Still, some companies now hope to up the ante for patent trolls by requiring them to show DIR products (and, even though InterDigital appears to suggest the opposite, those would obviously have to be other products than the accused devices). Nokia (which is in the future going to be more of a patent licensing firm than a product business), Huawei and ZTE try to defeat InterDigital's ITC complaint, in the event any of the preliminary findings on (non-)liability is reversed, just on the basis of the DIR.

In a reply brief (the public redacted version of which just became available this week) they also point to positions taken by third-party stakeholders that are allegedly consistent with their own opening brief on domestic industry:

"Respondents [Nokia, Huawei and ZTE] were also served with filings from non-parties Hewlett Packard, Dell, Ford and Google that address the domestic industry issue identified in the September 4 Notice. These submissions largely are consistent with the positions taken by Respondents in their initial brief."

Those submissions have actually not appeared on the ITC document system yet.
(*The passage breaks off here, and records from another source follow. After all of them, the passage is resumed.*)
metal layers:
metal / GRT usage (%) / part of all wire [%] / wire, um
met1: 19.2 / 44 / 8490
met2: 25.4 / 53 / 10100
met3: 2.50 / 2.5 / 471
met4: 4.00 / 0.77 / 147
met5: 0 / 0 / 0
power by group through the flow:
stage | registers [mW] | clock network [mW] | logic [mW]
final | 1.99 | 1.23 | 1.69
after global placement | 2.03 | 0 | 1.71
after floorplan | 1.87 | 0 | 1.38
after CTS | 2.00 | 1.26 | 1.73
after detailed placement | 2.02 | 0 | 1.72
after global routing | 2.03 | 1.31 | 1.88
==> src/rtl/trap_controller_pkg.sv <==
// Shared definitions for the trap controller: exception indices, CSR map,
// cause codes, FSM states and priority resolution.
package trap_controller_pkg;

  localparam int EXCEPTION_WIDTH = 4;
  localparam int ILLEGAL         = 0;
  localparam int ECALL           = 1;
  localparam int EBREAK          = 2;
  localparam int MRET            = 3;

  localparam logic [11:0] CSR_MTVEC  = 12'h305;
  localparam logic [11:0] CSR_MEPC   = 12'h341;
  localparam logic [11:0] CSR_MCAUSE = 12'h342;

  localparam logic [3:0] CAUSE_ILLEGAL = 4'd2;
  localparam logic [3:0] CAUSE_EBREAK  = 4'd3;
  localparam logic [3:0] CAUSE_ECALL   = 4'd11;

  typedef enum logic [1:0] {
    ST_IDLE     = 2'd0,
    ST_DRAIN    = 2'd1,
    ST_FLUSH    = 2'd2,
    ST_REDIRECT = 2'd3
  } trap_state_e;

  typedef enum logic {
    KIND_TRAP   = 1'b0,
    KIND_RETURN = 1'b1
  } trap_kind_e;

  // ILLEGAL > EBREAK > ECALL; MRET carries no cause.
  function automatic logic [3:0] resolve_cause(input logic [EXCEPTION_WIDTH-1:0] exc);
    if (exc[ILLEGAL])     return CAUSE_ILLEGAL;
    else if (exc[EBREAK]) return CAUSE_EBREAK;
    else if (exc[ECALL])  return CAUSE_ECALL;
    else                  return 4'd0;
  endfunction

endpackage

==> src/rtl/trap_controller_if.sv <==
// Decode-side, pipeline and CSR port signals of the trap controller.
interface trap_controller_if
  import trap_controller_pkg::*;
#(
  parameter int PC_WIDTH = 32,
  parameter int DWIDTH   = 32
);
  logic [EXCEPTION_WIDTH-1:0] t_i_exception;
  logic                       t_i_ce;
  logic [PC_WIDTH-1:0]        t_i_pc;
  logic                       t_i_pipe_empty;
  logic                       t_i_csr_we;
  logic [11:0]                t_i_csr_addr;
  logic [DWIDTH-1:0]          t_i_csr_wdata;
  logic [DWIDTH-1:0]          t_o_csr_rdata;
  logic                       t_o_stall;
  logic                       t_o_flush;
  logic                       t_o_pc_load;
  logic [PC_WIDTH-1:0]        t_o_pc_target;
  logic [DWIDTH-1:0]          t_o_mepc;
  logic [DWIDTH-1:0]          t_o_mcause;
  logic                       t_o_busy;

  modport master (
    output t_i_exception, t_i_ce, t_i_pc, t_i_pipe_empty,
           t_i_csr_we, t_i_csr_addr, t_i_csr_wdata,
    input  t_o_csr_rdata, t_o_stall, t_o_flush, t_o_pc_load,
           t_o_pc_target, t_o_mepc, t_o_mcause, t_o_busy
  );

  modport slave (
    input  t_i_exception, t_i_ce, t_i_pc, t_i_pipe_empty,
           t_i_csr_we, t_i_csr_addr, t_i_csr_wdata,
    output t_o_csr_rdata, t_o_stall, t_o_flush, t_o_pc_load,
           t_o_pc_target, t_o_mepc, t_o_mcause, t_o_busy
  );
endinterface
===== config.mk =====
export PLATFORM = sky130hd
export DESIGN_NAME = uart_tx_fifo
export DESIGN_NICKNAME = d
export VERILOG_FILES = /design/src/rtl/uart_tx_fifo.sv
export SDC_FILE = /design/constraint.sdc
export NUM_CORES = 1
export LEC_CHECK = 0
export ABC_AREA = 1
export BUFFER_PORTS_ARGS = -buffer_cell sky130_fd_sc_hd__buf_2
export CAP_MARGIN = 10
export CELL_PAD_IN_SITES_DETAIL_PLACEMENT = 0
export CELL_PAD_IN_SITES_GLOBAL_PLACEMENT = 2
export CORE_MARGIN = 2
export CORE_UTILIZATION = 35
export CTS_CLUSTER_DIAMETER = 50
export DETAILED_ROUTE_END_ITERATION = 7
export MAX_ROUTING_LAYER = met4
export PLACE_DENSITY_LB_ADDON = 0.05
export REMOVE_ABC_BUFFERS = 1
export SYNTH_ARGS = -nofsm -noshare
export SYNTH_HDL_FRONTEND = slang
export SYNTH_SLANG_ARGS = --single-unit
export TNS_END_PERCENT = 100

===== constraint.sdc =====
create_clock -name clk -period 5.1 [get_ports clk]
set_input_delay 1.02 -clock clk [delete_from_list [all_inputs] [get_ports clk]]
set_output_delay 1.02 -clock clk [all_outputs]
set_load 0.005 [all_outputs]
Now that briefing on the Commission's DIR-related review question is complete, it's clear that there are basically three positions: InterDigital argues that there is no technical prong and it also wants to have an extremely low hurdle as far as the economic prong is concerned. Respondents and third-party stakeholders opposing patent trolls' access to ITC exclusion orders want there to be a technical prong, which would not make it impossible for NPEs to win ITC cases, but it would be too late for InterDigital in this case and it might discourage some other NPEs from bringing ITC complaints. The Office of Unfair Import Investigations (commonly referred to as the "ITC staff"), which is participating in this investigation with respect to only two of the patents-in-suit and overall FRAND issues, has stated a position that is closer to InterDigital's -- no technical prong -- but still comes down to a more exacting standard: the ITC staff would like to see proof that a substantial investment in licensing relates to the asserted patents. The ITC staff says that InterDigital failed to provide such proof. Presumably InterDigital just argued based on licensing activities relating to its overall portfolio. The ITC staff wants a more granular showing of substantial investments relating to particular patents out of a large portfolio. It's not clear to me how this would work in practice.

My guess is that if the Commission, the six-member decision-making body at the top of the ITC, reaches the domestic industry question at all instead of just throwing out InterDigital's complaint for failure to prove infringements of valid patents, it will rule more or less consistently with InterDigital's position. Maybe it will agree with the staff that the economic prong, which would be the only relevant prong for NPEs, must be satisfied on a patent-by-patent basis. But I doubt that it will agree with the likes of Google. Companies like Google will, however, continue to lobby Congress for a reform of overall patent law and also the statute governing the ITC.